本発明の上記及び他の目的、特徴及び他の利点は、添付の図面と併せて以下の詳細な説明によって更に明確に理解される。
実験において、融点を融点測定装置(Kofler microhostage)により求め、補正は行わず、旋光度をJasco P−1020旋光計により、UVデータをUV−VIS 2450分光計により、FT−IRスペクトルをJasco FT/IR−4200により、NMRスペクトルを内部標準としてTMSを用いたVarian UNITY 400MHz FT−NMR分光計により、HRESIMSをWaters Q−TOF Premier分光計により、及びHPLC分析をUV/VIS−155検出器及びポンプ305を用いたGilson HPLCにより求めた。

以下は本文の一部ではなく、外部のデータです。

Background: an optimization exercise with open tools, aiming at small area, a short achievable clock period and few clock cycles. Do not read the settings as production practice.
Function was checked by simulation only, so behaviour that the tests miss may differ from the original.
Power and IR drop assume default switching activity.

==> job 1414: inputs <==
// cpu
module cpu(clk,reset,N,V,Z, mem_cmd, mem_addr, read_data, write_data);
Settings: LEC_CHECK=0, ABC_AREA=1, CAP_MARGIN=20, CORE_MARGIN=2, CORE_UTILIZATION=40, CTS_CLUSTER_DIAMETER=100, CTS_CLUSTER_SIZE=24, SETUP_SLACK_MARGIN=5.0, SLEW_MARGIN=20; clock period 7.0 ns.
run.sh (not shown) runs the stock make flow with config.mk's settings and CLKGATE_MAP_FILE= SYNTH_SCRIPT=/design/flow/synth_recipe.tcl, a recipe that flattens the netlist after the stock synthesis.
==> job 235 (differences from job 1414) <==
--- a/flow/design.v
+++ b/flow/design.v
@@ -21,17 +21,16 @@
     assign mem_cmd = cmd;
     assign mem_addr = maddr;
     assign write_data = wdata;
     assign N = fN;
     assign V = fV;
     assign Z = fZ;
     reg [15:0] IR;
     reg        irv;
-    reg [2:0]  bidx;             
     wire [2:0] op = IR[15:13];
     wire [1:0] alu = IR[12:11];
     wire [2:0] rn = IR[10:8];
     wire [2:0] rd = IR[7:5];
     wire [1:0] sh = IR[4:3];
     wire [2:0] rm = IR[2:0];
     wire i_ldr  = ~op[2];
     wire i_str  = op[2] & ~op[1] & ~op[0];
@@ -40,16 +39,17 @@
     wire i_halt = op[2] & op[1] & op[0];
     wire i_movi = i_mov & alu[1];
     wire i_cmp  = i_alu & (alu == 2'b01);
     wire i_add  = i_alu & (alu == 2'b00);
     wire i_and  = i_alu & (alu == 2'b10);
     wire i_mvn  = i_alu & (alu == 2'b11);
     wire i_wr   = i_mov | (i_alu & (alu != 2'b01));
     wire [2:0] dst = i_movi ? rn : rd;
+    wire [2:0] bidx = i_str ? rd : rm;       
     wire use_rn = i_ldr | i_str | (i_alu & (alu != 2'b11));
     wire use_rm = i_alu | (i_mov & ~alu[1]);
     wire use_rd = i_str;
     reg [15:0] A, B;
     reg        xv;
     reg [2:0]  xop;
     wire x_wr   = ~xop[2];
     wire x_cmp  = xop == 3'b100;
@@ -114,20 +114,17 @@
             if (we && widx == j) R[16*j +: 16] <= wd;
     end
     wire accept = fv & (~irv | r_go);
     wire reject = fv & irv & ~r_go;
     wire [7:0] nf = reject ? fpc - {6'b0, isf, ~isf} : fpc;
     wire mem_go = x_fire & (x_ldr | x_str);
     wire stop = halted | (x_fire & x_halt);
     always @(posedge clk) begin
-        if (accept) begin
-            IR <= read_data;
-            bidx <= (read_data[15:13] == 3'b100) ? read_data[7:5] : read_data[2:0];
-        end
+        if (accept) IR <= read_data;
         if (r_go) begin
             A <= A_n;
             B <= B_n;
             xop <= i_add ? 3'b000 : i_mov ? 3'b001 : i_and ? 3'b010 : i_mvn ? 3'b011 :
                    i_cmp ? 3'b100 : i_ldr ? 3'b101 : i_str ? 3'b110 : 3'b111;
             x_dst <= dst;
             x_imm5 <= IR[4:0];
         end
- CTS_CLUSTER_DIAMETER: 100 -> not set
- CTS_CLUSTER_SIZE: 24 -> not set
- SETUP_SLACK_MARGIN: 5.0 -> 3.5
==> job 3814 (differences from job 1414) <==
- CORE_UTILIZATION: 40 -> 65
- PLACE_DENSITY: not set -> 0.85
- SETUP_SLACK_MARGIN: 5.0 -> 4.25
==> job 2849 (differences from job 1414) <==
- CORE_UTILIZATION: 40 -> 50
- CTS_CLUSTER_SIZE: 24 -> 22
- PLACE_DENSITY: not set -> 0.7
- SETUP_SLACK_MARGIN: 5.0 -> 4.35
==> results.py <==
metrics = {
    "run_status": {
        "status": "timing/DRC/antenna clean",
    },
    "power": {
        "swShare": 0.330,
        "pg_seq_mw": 1.78,
    },
    "placed_design": {
        "place_congestion": 0.949,
    },
    "floorplan": {
        "die_h_um": 164,
        "coreArea_um2": 25200,
        "die_w_um": 164,
    },
    "timing": {
        "fin_ws_ns": 4.35,
        "whs_ns": 0.454,
        "clock_skew_ns": 0.0316,
    },
    "layout": {
        "inverters_excl_clock": 176,
    },
    "detailed_routing": {
        "first_pass_iters": 5,
    },
    "critical_path": {
        "cp_slowest_stage_delay_ns": 0.49,
        "r2r_start": "B[4]",
    },
    "synthesis": {
        "synthMuxAreaShare": 0.00263,
    },
    "global_routing": {
        "grt_pass1_wl_um": 57300,
    },
}
(the above is from job 2849)
Source: an optimization exercise on an open RTL-to-GDS flow (aim: small area and a short achievable clock period). Production flows keep margins and buffers that such runs may drop.
No activity file was given, so power comes from the tool's default toggle rates.

## job 6026
==> module alu8, before the edit <==
module alu8(
    input [7:0] regA, regB,
    input [4:0] opcode,
    input [7:0] flagsIn,
    output [7:0] res,
    output [7:0] flagsOut
);
    wire [7:0] A = regA;
    wire [7:0] B = regB;
    wire [4:0] op = opcode;
    wire cin = flagsIn[4];
    wire hin = flagsIn[5];
    wire nin = flagsIn[6];
    wire hi0 = ~op[4] & ~op[3];                         
    wire opAdd   = hi0 & ~op[2] & ~op[1];               
    wire opSub   = hi0 & ~op[2] & op[1];                
    wire opCP    = hi0 & op[2] & ~op[1] & ~op[0];       
    wire opAND   = hi0 & op[2] & ~op[1] & op[0];        
    wire opOR    = hi0 & op[2] & op[1] & ~op[0];        
    wire opXOR   = hi0 & op[2] & op[1] & op[0];         
    wire opRot   = ~op[4] & op[3];                      
    wire hi2 = op[4] & ~op[3];                          
    wire opSLA  = hi2 & (op[2:0] == 3'd0);
    wire opSRx  = hi2 & ~op[2] & (op[1] ^ op[0]);       
    wire opSWAP = hi2 & (op[2:0] == 3'd3);
    wire opBIT  = hi2 & (op[2:0] == 3'd4);
    wire opRES  = hi2 & (op[2:0] == 3'd5);
    wire opSET  = hi2 & (op[2:0] == 3'd6);
    wire opCCF  = hi2 & (op[2:0] == 3'd7);
    wire hi3 = op[4] & op[3];                           
    wire opSCF = hi3 & (op[2:0] == 3'd0);
    wire opDAA = hi3 & (op[2:0] == 3'd1);
    wire opCPL = hi3 & (op[2:0] == 3'd2);
    wire opArith = opAdd | opSub | opCP;
    wire sub     = opSub | opCP;
    wire opLeft  = (opRot & ~op[0]) | opSLA;
    wire opRight = (opRot & op[0]) | opSRx;
    wire daaLo = (~nin & A[3] & (A[2] | A[1])) | hin;
    wire [7:0] dOff = {1'b0, cin, cin, 1'b0, 1'b0, daaLo, daaLo, 1'b0} ^ {8{nin}};
    wire [7:0] bsel = 8'b1 << B[2:0];
    wire mB  = op[2] ? (op[1] | op[0]) : ~op[1];
    wire yB  = hi0 & mB;                                
    wire yNB = hi0 & ~mB;                               
    wire [7:0] Y = ({8{yB}} & B) | ({8{yNB}} & ~B) | {8{opCPL}}
                 | ({8{opDAA}} & dOff) | ({8{opSET}} & bsel) | ({8{opRES}} & ~bsel);
    wire c0 = (opAdd & op[0] & cin) | (opSub & ~(op[0] & cin)) | opCP | (opDAA & nin);
    wire [7:0] g = A & Y;
    wire [7:0] t = A | Y;
    wire [7:0] p = A ^ Y;
    wire g0 = g[0] | (t[0] & c0);
    wire G10 = g[1] | (t[1] & g0);
    wire G32 = g[3] | (t[3] & g[2]), P32 = t[3] & t[2];
    wire G54 = g[5] | (t[5] & g[4]), P54 = t[5] & t[4];
    wire G76 = g[7] | (t[7] & g[6]), P76 = t[7] & t[6];
    wire G20 = g[2] | (t[2] & G10);
    wire G30 = G32 | (P32 & G10);
    wire G64 = g[6] | (t[6] & G54), P64 = t[6] & P54;
    wire G74 = G76 | (P76 & G54), P74 = P76 & P54;
    wire G40 = g[4] | (t[4] & G30);
    wire G50 = G54 | (P54 & G30);
    wire G60 = G64 | (P64 & G30);
    wire G70 = G74 | (P74 & G30);
    wire [8:0] c = {G70, G60, G50, G40, G30, G20, G10, g0, c0};
    wire [7:0] sum = p ^ c[7:0];
    wire sumZ = &(~(p ^ {t[6:0], c0}));
    wire lbit = ~op[4] & (op[2] ? A[7] : cin);
    wire rbit = op[4] ? (~op[1] & A[7]) : (op[2] ? A[0] : cin);
    wire sumEn = opAdd | opSub | opDAA;
    wire [7:0] other =
          ({8{opAND | opRES}} & g)
        | ({8{opOR | opSET}} & t)
        | ({8{opXOR | opCPL}} & p)
        | ({8{opLeft}} & {A[6:0], lbit})
        | ({8{opRight}} & {rbit, A[7:1]})
        | ({8{opSWAP}} & {A[3:0], A[7:4]});
    assign res = ({8{sumEn}} & sum) | other;
    wire bitZ = ~A[B[2:0]];
    wire otherZEn = opAND | opOR | opXOR | (opRot & ~op[1]) | opSLA | opSRx | opSWAP;
    wire fZ = (opArith & sumZ) | (otherZEn & ~|other) | ((opBIT | opDAA) & bitZ);
    wire fN = sub | opCPL | (opDAA & nin);
    wire fH = (opArith & (c[4] ^ sub)) | opAND | opCPL;
    wire fC = (opArith & (c[8] ^ sub)) | (opLeft & A[7]) | (opRight & A[0]) | (opCCF & ~cin) | opSCF | (opDAA & nin);
    assign flagsOut = {fZ, fN, fH, fC, 4'b0};
endmodule
==> flow/config.mk <==
export PLATFORM = sky130hd
export DESIGN_NAME = alu8_top
export DESIGN_NICKNAME = alu8_top
export VERILOG_FILES = /design/flow/design.v
export SDC_FILE = /design/flow/constraint.sdc
export NUM_CORES = 4
export LEC_CHECK = 0
export CAP_MARGIN = 20
export CORE_MARGIN = 2
export CORE_UTILIZATION = 40
export SETUP_SLACK_MARGIN = 3.6
export SLEW_MARGIN = 20
==> flow/constraint.sdc <==
create_clock -name core_clock -period 6.0 [get_ports {clk}]
set_input_delay 1.2000 -clock core_clock [delete_from_list [all_inputs] [get_ports {clk}]]
set_output_delay 1.2000 -clock core_clock [all_outputs]
set_load 0.01 [all_outputs]
standard.sh (not shown) runs the stock make flow with config.mk's settings and CLKGATE_MAP_FILE= SYNTH_SCRIPT=/design/flow/synth_recipe.tcl, a recipe that flattens the netlist after the stock synthesis.
==> flow/flow/run.sh <==
#!/bin/bash
# Own layout flow: the standard ORFS flow (standard.sh), with
#  - adder-cell extraction (ADDER_MAP_FILE) off, so ABC maps all logic,
#  - ABC run with flow/abc.script instead of ORFS's abc_speed/abc_area,
#  - port buffers of a chosen cell, and CTS without dummy loads.
# Each tool's output goes to its own log under orfs/logs; make's output
# goes to flow_make.log.
set -o pipefail
HERE=$(pwd)
source "$HERE/flow/settings.sh"
# ORFS synth.tcl with only the ABC script changed
sed "s#log_cmd abc {\*}\$abc_args#log_cmd abc -script $HERE/flow/abc.script {*}[lrange \$abc_args 2 end]#" \
    "$FLOW_HOME/scripts/synth.tcl" > "$HERE/synth_mod.tcl"
grep -q "flow/abc.script" "$HERE/synth_mod.tcl" || { echo "synth.tcl patch failed"; exit 1; }
# The standard flow's synthesis script, sourcing the patched synth.tcl
sed "s#\$::env(SCRIPTS_DIR)/synth.tcl#$HERE/synth_mod.tcl#" synth_recipe.tcl > "$HERE/my_synth.tcl"
grep -q "synth_mod.tcl" "$HERE/my_synth.tcl" || { echo "synth_recipe.tcl patch failed"; exit 1; }
bash standard.sh SYNTH_SCRIPT="$HERE/my_synth.tcl" ADDER_MAP_FILE= \
    "BUFFER_PORTS_ARGS=$BUFFER_PORTS_ARGS" "CTS_ARGS=$CTS_ARGS" $EXTRA finish > flow_make.log 2>&1
==> flow/flow/abc.script <==
strash
dch
map -B 0.9
topo
stime -c
buffer -c
upsize -c
dnsize -c
==> flow/flow/settings.sh <==
BUFFER_PORTS_ARGS="-buffer_cell sky130_fd_sc_hd__buf_1"
CTS_ARGS="-sink_clustering_enable -repair_clock_nets -dont_use_dummy_load"
EXTRA=""
### job 6026 -> job 1031
diff --git a/flow/design.v b/flow/design.v
--- a/flow/design.v
+++ b/flow/design.v
@@ -71,10 +71,10 @@
     wire [7:0] dOff = {1'b0, cin, cin, 1'b0, 1'b0, daaLo, daaLo, 1'b0} ^ {8{nin}};
     wire [7:0] bsel = 8'b1 << B[2:0];
-    wire mB  = op[2] ? (op[1] | op[0]) : ~op[1];
+    wire mB  = op[2] ? (op[1] ^ op[0]) : ~op[1];
     wire yB  = hi0 & mB;                                
     wire yNB = hi0 & ~mB;                               
     wire [7:0] Y = ({8{yB}} & B) | ({8{yNB}} & ~B) | {8{opCPL}}
                  | ({8{opDAA}} & dOff) | ({8{opSET}} & bsel) | ({8{opRES}} & ~bsel);
-    wire c0 = (opAdd & op[0] & cin) | (opSub & ~(op[0] & cin)) | opCP | (opDAA & nin);
+    wire c0 = (opAdd & op[0] & cin) | (opSub & ~(op[0] & cin)) | opCP | opXOR | (opDAA & nin);
     wire [7:0] g = A & Y;
     wire [7:0] t = A | Y;
@@ -102,5 +102,6 @@
           ({8{opAND | opRES}} & g)
         | ({8{opOR | opSET}} & t)
-        | ({8{opXOR | opCPL}} & p)
+        | ({8{opXOR}} & ~p)
+        | ({8{opCPL}} & p)
         | ({8{opLeft}} & {A[6:0], lbit})
         | ({8{opRight}} & {rbit, A[7:1]})
@@ -108,6 +109,10 @@
     assign res = ({8{sumEn}} & sum) | other;
     wire bitZ = ~A[B[2:0]];
-    wire otherZEn = opAND | opOR | opXOR | (opRot & ~op[1]) | opSLA | opSRx | opSWAP;
-    wire fZ = (opArith & sumZ) | (otherZEn & ~|other) | ((opBIT | opDAA) & bitZ);
+    wire [7:0] sh = ({8{opLeft}} & {A[6:0], lbit})
+                  | ({8{opRight}} & {rbit, A[7:1]})
+                  | ({8{opSWAP}} & {A[3:0], A[7:4]});
+    wire zShift = ((opRot & ~op[1]) | opSLA | opSRx | opSWAP) & ~|sh;
+    wire zLogic = (opAND & ~|(A & B)) | (opOR & ~|(A | B));
+    wire fZ = ((opArith | opXOR) & sumZ) | zShift | zLogic | ((opBIT | opDAA) & bitZ);
     wire fN = sub | opCPL | (opDAA & nin);
     wire fH = (opArith & (c[4] ^ sub)) | opAND | opCPL;
Results
- Run comparison: job 1031 start point of the critical path opcode_q[4]; job 6026 start point of the critical path opcode_q[1]
- Summary of job 1031 over job 6026: tightest hold margin has increased, number of ordinary and repair buffers in the finished layout climbed 5, synthesized area higher.
- [job 1031] power share of the sequential group rose 1.0 points relative to job 6026
- Every stage of the flow completed for job 1031, and the final layout passed the timing, DRC and antenna checks.
- From job 6026 to job 1031 the numbers moved as follows: antenna cell count has remained practically unchanged, final critical-path share of the clock period has increased, fill cell total of the finished layout rose about 6.5%.
No functional check of the RTL was part of any run of this note.

-- afterwards: timing with drivers on the ports --
The flow's constraints put no driver on any port. The routed layouts listed below were extracted and timed again, unchanged, in two steps. Step 1: set_driving_cell puts a clkbuf_16 on clk and a buf_2 on each other input, an assumption about the parent block. Step 2 also shifts input and output timing later by t, the mid clock arrival at the registers, as if the neighbouring blocks saw the same clock. Slacks: ideal ports / drivers / drivers and shift; pairs: ideal ports / drivers.
| run | t, ns | slack for setup (ns) | worst setup path after step 2 |
|---|---|---|---|
| job 6026 | 0.324 | 3.753 / 3.753 / 3.753 | register to register |
| job 1031 | 0.322 | 3.734 / 3.734 / 3.734 | register to register |
After both steps setup and hold are still met in every run listed.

4.0kgの乾燥シュードリシマキオン・ロツンダム変種スブインテグルム(韓国、大田、KRIBBの植物抽出物バンクのGAP、KRIBB 0020697に従い、韓国、チュンチョンブクド、ウムソングン、ソイミョン244にて栽培)を小片に細分し、10Lのメタノールと混合した。混合物を24時間、室温にて撹拌し、12時間、78℃にて還流抽出により抽出し、濾液を2度回収した。抽出物を濾紙により濾過し、残屑を除去した。回収した濾液を、ロータリーエバポレーター(EYELA、N−2100、日本)により55℃〜65℃にて減圧下において濃縮し、凍結乾燥器を用いて乾燥させ、397.4gの粗製乾燥抽出物を得た。
200gの粗製乾燥抽出物を混合溶媒(25%MeOH水溶液)に溶解させ、分取逆相クロマトグラフィー(Zeoprep C18、75μm、200×250mm、Zeochem、米国、ルイビル)を用いて更に精製した。溶出画分(f1〜f4)を回収し、真空において濃縮した。5.0gの画分f2をカラム:RP C−18(Zeoprep C18、20×250mm、10μm、Zeochem、米国、ルイビル)及び溶出溶媒(MeOH水溶液=2:8、3:7、4:6、10:0)を用いた中圧液体クロマトグラフィー(MPLC)に充填し、5つの部分画分、すなわちf2a、f2b、f2c、f2d及びf2eを得た。

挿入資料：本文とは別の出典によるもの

What follows belongs to an exercise in optimizing a design on an open flow for small area, a short achievable clock period and few clock cycles; a production flow would make more cautious choices.
Where RTL was checked, it was by simulation tests only, not by an equivalence proof against the original.
No activity file was given, so power comes from the tool's default toggle rates.

## lane 1
==> flow/design.v <==
module CPU (
	input signed [15:0] Mem_Data ,
	input clk ,
	input rst ,  
	output reg halt ,  
	output reg [6:0] Mem_Address ,
	output reg rd , wr,
	output signed [15:0] Data_Out ,
	output reg fZ,
	output reg fO,
	output reg fN,
	output reg fC
	);
localparam K_NONE = 2'd0, K_INS = 2'd1, K_OPR = 2'd2;
localparam S_IDLE = 3'd0, S_WAIT = 3'd1, S_X = 3'd2, S_MD = 3'd3, S_ALN = 3'd5;
localparam OP_LOAD = 4'd1, OP_STORE = 4'd2, OP_ADD = 4'd3, OP_SUB = 4'd4,
           OP_MUL = 4'd5, OP_DIV = 4'd6, OP_BR = 4'd7, OP_BRZ = 4'd8, OP_HALT = 4'd15;
reg [15:0] AC;         
reg        tnz;        
reg        tpend;      
reg [4:0]  IR;         
reg [2:0]  st;         
reg [15:0] IB;         
reg        bv;         
reg [1:0]  a_k;        
reg [1:0]  c_k;        
reg [6:0]  fpc;        
reg [16:0] X;          
reg [16:0] R;          
reg [3:0]  cnt;        
reg        neg;        
reg        dz;         
assign Data_Out = AC;
wire [15:0] W = Mem_Data;
wire a_ins = (a_k == K_INS);
wire a_opr = (a_k == K_OPR);
function [17:0] radd18;  
	input [17:0] a, b;
	input ci;
	integer i;
	reg c;
	begin
		c = ci;
		for (i = 0; i < 18; i = i + 1) begin
			radd18[i] = a[i] ^ b[i] ^ c;
			c = (a[i] & b[i]) | (c & (a[i] ^ b[i]));
		end
	end
endfunction
function [16:0] radd17;  
	input [16:0] a, b;
	input ci;
	integer i;
	reg c;
	begin
		c = ci;
		for (i = 0; i < 17; i = i + 1) begin
			radd17[i] = a[i] ^ b[i] ^ c;
			c = (a[i] & b[i]) | (c & (a[i] ^ b[i]));
		end
	end
endfunction
function [15:0] rneg16;  
	input [15:0] a;
	integer i;
	reg c;
	begin
		c = 1'b1;
		for (i = 0; i < 16; i = i + 1) begin
			rneg16[i] = ~a[i] ^ c;
			c = c & ~a[i];
		end
	end
endfunction
function [4:0] clz16;
	input [15:0] a;
	integer i;
	begin
		clz16 = 5'd16;
		for (i = 0; i < 16; i = i + 1)
			if (a[i]) clz16 = 5'd15 - i[4:0];
	end
endfunction
wire [3:0] ir_op = IR[4:1];
wire       ir_m  = IR[0];
wire       ir_md = (ir_op == OP_MUL) || (ir_op == OP_DIV);
wire       ir_div = (ir_op == OP_DIV);
wire       exec  = (st == S_X) || (st == S_WAIT && a_opr);
wire [15:0] B16 = ir_m ? W : {5'b0, X[10:0]};
wire [16:0] A17 = {ir_m & AC[15], AC};
wire [16:0] B17 = {ir_m & W[15], B16};
wire        alu_sub = (ir_op == OP_SUB);
wire [16:0] sum = A17 + (B17 ^ {17{alu_sub}}) + {16'd0, alu_sub};
wire [15:0] negv = rneg16((st == S_ALN) ? X[15:0] : AC);
wire [15:0] negAC = negv;
reg [16:0] acc;
reg [15:0] q;
reg [17:0] s18;
reg [17:0] t18;
reg        rsub;
integer j;
always @* begin
	acc = R;
	q = AC;
	for (j = 0; j < 4; j = j + 1) begin
		rsub = (j == 3) && (cnt[1:0] == 2'd0);
		t18 = q[0] ? {X[16], X} : 18'd0;
		s18 = radd18({acc[16], acc}, t18 ^ {18{rsub}}, rsub);
		acc = s18[17:1];
		q = {s18[0], q[15:1]};
	end
end
wire [15:0] xb = X[16] ? negv : X[15:0];
wire [4:0]  la = clz16(R[15:0]);
wire [4:0]  lb = clz16(xb);
wire [4:0]  dd = lb - la;
wire        qzero = (la > lb);         
wire [15:0] xal = xb << dd[3:0];
wire [16:0] rn = radd17(R, {1'b0, X[15:0]} ^ {17{~R[16]}}, ~R[16]);
wire md_last = (st == S_MD) && (cnt == 4'd0);
wire aln_done = (st == S_ALN) && (dz || qzero);
wire hf = (exec && !ir_md) || md_last || aln_done;
wire hfree = (st == S_IDLE) || hf;
reg [15:0] AC_nx;
always @* begin
	AC_nx = AC;
	if (exec) begin
		case (ir_op)
			OP_LOAD: AC_nx = ir_m ? W : X[15:0];
			OP_ADD, OP_SUB: AC_nx = sum[15:0];
			OP_MUL: AC_nx = B16;
			OP_DIV: AC_nx = 16'd0;
			default: AC_nx = AC;
		endcase
	end else if (st == S_MD) begin
		if (!ir_div)
			AC_nx = q;
		else if (cnt == 4'd0 && neg)     
			AC_nx = rn[16] ? {negAC[14:0], 1'b0} : {~AC[14:0], 1'b1};
		else
			AC_nx = {AC[14:0], ~rn[16]};
	end else if (st == S_ALN)
		AC_nx = dz ? 16'hFFFF : AC;
end
wire ex_flags = exec && (ir_op == OP_ADD || ir_op == OP_SUB || ir_md);
wire fZ_nx = ex_flags ? (AC == 16'd0) : fZ;
wire [15:0] S = bv ? IB : W;
wire s_valid = bv || a_ins;
wire start = s_valid && hfree && !halt;
wire [3:0] s_op = S[15:12];
wire s_alu = (s_op == OP_LOAD) || (s_op == OP_ADD) || (s_op == OP_SUB) ||
             (s_op == OP_MUL) || (s_op == OP_DIV);
wire s_mem = s_alu && S[11];
wire s_store = (s_op == OP_STORE);
wire s_br = (s_op == OP_BR) || (s_op == OP_BRZ && fZ_nx);
wire s_halt = (s_op == OP_HALT);
wire s_mdop = (s_op == OP_MUL) || (s_op == OP_DIV);
wire yw = bv && a_ins;
wire yc = (c_k == K_INS);
wire [6:0] fpc1 = fpc - 7'd1;
wire [6:0] fpc2 = fpc - 7'd2;
wire [6:0] fpc_rw = fpc - {5'b0, yw} - {5'b0, yc};    
wire st_hit = s_store && ((yc && S[6:0] == fpc1) || (yw && S[6:0] == (yc ? fpc2 : fpc1)));
wire flush = start && (s_br || st_hit);
wire ovf = !start && yw && !halt;    
wire kill_c = flush || ovf;
wire [6:0] fbase = ovf ? fpc_rw : fpc;
wire [6:0] fbase1 = fbase + 7'd1;
wire [6:0] s_tgt1 = S[6:0] + 7'd1;
reg        bv_nx;
reg [2:0]  st_nx;
reg [4:0]  IR_nx;
reg [3:0]  cnt_nx;
always @* begin
	bv_nx = bv;
	if (start && bv) bv_nx = a_ins && !flush;
	else if (!start && !bv && a_ins && !halt) bv_nx = 1'b1;
	st_nx = st;
	IR_nx = IR;
	cnt_nx = cnt;
	if (exec && ir_md) begin
		st_nx = ir_div ? S_ALN : S_MD;
		cnt_nx = 4'd3;
	end else if (st == S_ALN) begin
		st_nx = (dz || qzero) ? S_IDLE : S_MD;
		cnt_nx = dd[3:0];
	end else if (md_last)
		st_nx = S_IDLE;
	else if (st == S_MD)
		cnt_nx = cnt - 4'd1;
	else if (hf)
		st_nx = S_IDLE;
	if (start && s_alu) begin
		st_nx = s_mem ? S_WAIT : S_X;
		IR_nx = S[15:11];
	end
end
wire [1:0] a_k_nx = (yc && kill_c) ? K_NONE : c_k;
wire halt_nx = halt || (start && s_halt);
wire md_busy = (start && s_alu) ? s_mdop :
               (((st == S_WAIT) || (st == S_X)) && ir_md) || (st == S_ALN) ||
               (st == S_MD && cnt_nx != 4'd0);
wire cins_nx = (a_k_nx == K_INS);
wire fetch_ok = !halt_nx && !(bv_nx && cins_nx) && (!(bv_nx || cins_nx) || !md_busy);
wire t_nz = tpend ? (R[15:0] != 16'd0) : tnz;
wire use_s = start && (s_mem || s_store || s_br);    
always @(posedge clk) begin
	if (rst) begin
		halt <= 1'b0;
		AC <= 16'd0;
		tnz <= 1'b0;
		tpend <= 1'b0;
		fZ <= 1'b0;
		fO <= 1'b0;
		fN <= 1'b0;
		fC <= 1'b0;
		st <= S_IDLE;
		bv <= 1'b0;
		Mem_Address <= 7'd0;
		rd <= 1'b1;
		wr <= 1'b0;
		a_k <= K_NONE;
		c_k <= K_INS;
		fpc <= 7'd1;
	end else begin
		halt <= halt_nx;
		AC <= AC_nx;
		st <= st_nx;
		IR <= IR_nx;
		bv <= bv_nx;
		if (a_ins && ((start && bv && !flush) || (!start && !bv))) IB <= W;
		cnt <= cnt_nx;
		a_k <= a_k_nx;
		if (ex_flags) begin
			fZ <= (AC == 16'd0);
			fN <= (ir_op == OP_ADD && ir_m) ? (fN | AC[15]) : AC[15];
		end
		if (exec && (ir_op == OP_ADD || ir_op == OP_SUB))
			fC <= sum[16];
		if (exec && ir_op == OP_MUL)
			fO <= fO | t_nz;
		if (exec && ir_md) begin
			if (ir_div) begin
				R <= {1'b0, (ir_m & AC[15]) ? negAC : AC};
				X <= {ir_m & W[15], B16};
			end else begin
				R <= 17'd0;
				X <= A17;
			end
			neg <= ir_m & (AC[15] ^ W[15]);
			tnz <= t_nz;
			tpend <= 1'b0;
			dz <= (B16 == 16'd0);
		end else if (st == S_ALN) begin
			X <= {1'b0, xal};
		end else if (st == S_MD) begin
			if (ir_div) begin
				R <= rn;
				X <= {1'b0, 1'b0, X[15:1]};
			end else begin
				R <= acc;
				if (cnt[1:0] == 2'd0)
					tpend <= 1'b1;
			end
		end
		if (start && s_alu && !s_mem)
			X <= {1'b0, S};
		if (use_s) begin
			Mem_Address <= S[6:0];
			rd <= !s_store;
			wr <= s_store;
			c_k <= s_mem ? K_OPR : s_store ? K_NONE : K_INS;
			fpc <= s_br ? s_tgt1 : st_hit ? fpc_rw : fpc;
		end else if (fetch_ok) begin
			Mem_Address <= fbase;
			rd <= 1'b1;
			wr <= 1'b0;
			c_k <= K_INS;
			fpc <= fbase1;
		end else begin
			rd <= 1'b0;
			wr <= 1'b0;
			c_k <= K_NONE;
			fpc <= fbase;
		end
	end
end
endmodule
Settings: LEC_CHECK=0, ABC_AREA=1, CAP_MARGIN=20, CORE_MARGIN=2, CORE_UTILIZATION=40, SLEW_MARGIN=20; clock period 40.0 ns.
standard.sh (not shown) runs the stock make flow with config.mk's settings and CLKGATE_MAP_FILE= SYNTH_SCRIPT=/design/flow/synth_recipe.tcl, a recipe that flattens the netlist after the stock synthesis.
==> flow/flow/run.sh <==
#!/bin/bash
# Standard ORFS layout, with timing repair asked to reach a setup slack of
# 30 ns against the design's clock (the SDC is unchanged), and the ports
# buffered with buf_2 cells.
set -euo pipefail
bash standard.sh SETUP_SLACK_MARGIN=30 "BUFFER_PORTS_ARGS=-buffer_cell sky130_fd_sc_hd__buf_2" finish > flow_make.log 2>&1
Every stage of the flow completed for lane 1, and the final layout passed the timing, DRC and antenna checks.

2.3gの部分画分(f2b)に半分取HPLC(Synergy Polar−RP、4μm、21.2×250mm、Phenomenex、米国、カリフォルニア州トーランス、H2O中23% MeCN)を行い、以下の物理化学特性を示す白色非晶質粉末の新規のイリドイド化合物(1aS,1bS,2S,4S,5aR,6S,6aS)−1a−(ヒドロキシメチル)−4−メトキシ−2−(((2S,3R,5S,6R)−3,4,5−トリヒドロキシ−6−(ヒドロキシメチル)テトラヒドロ−2H−ピラン−2−イル)オキシ)オクタヒドロオキシレノ[2’,3’:4,5]シクロペンタ[1,2−c]ピラン−6−イル 4−ヒドロキシベンゾエート}(KS−513;C23H29lO13)を得た。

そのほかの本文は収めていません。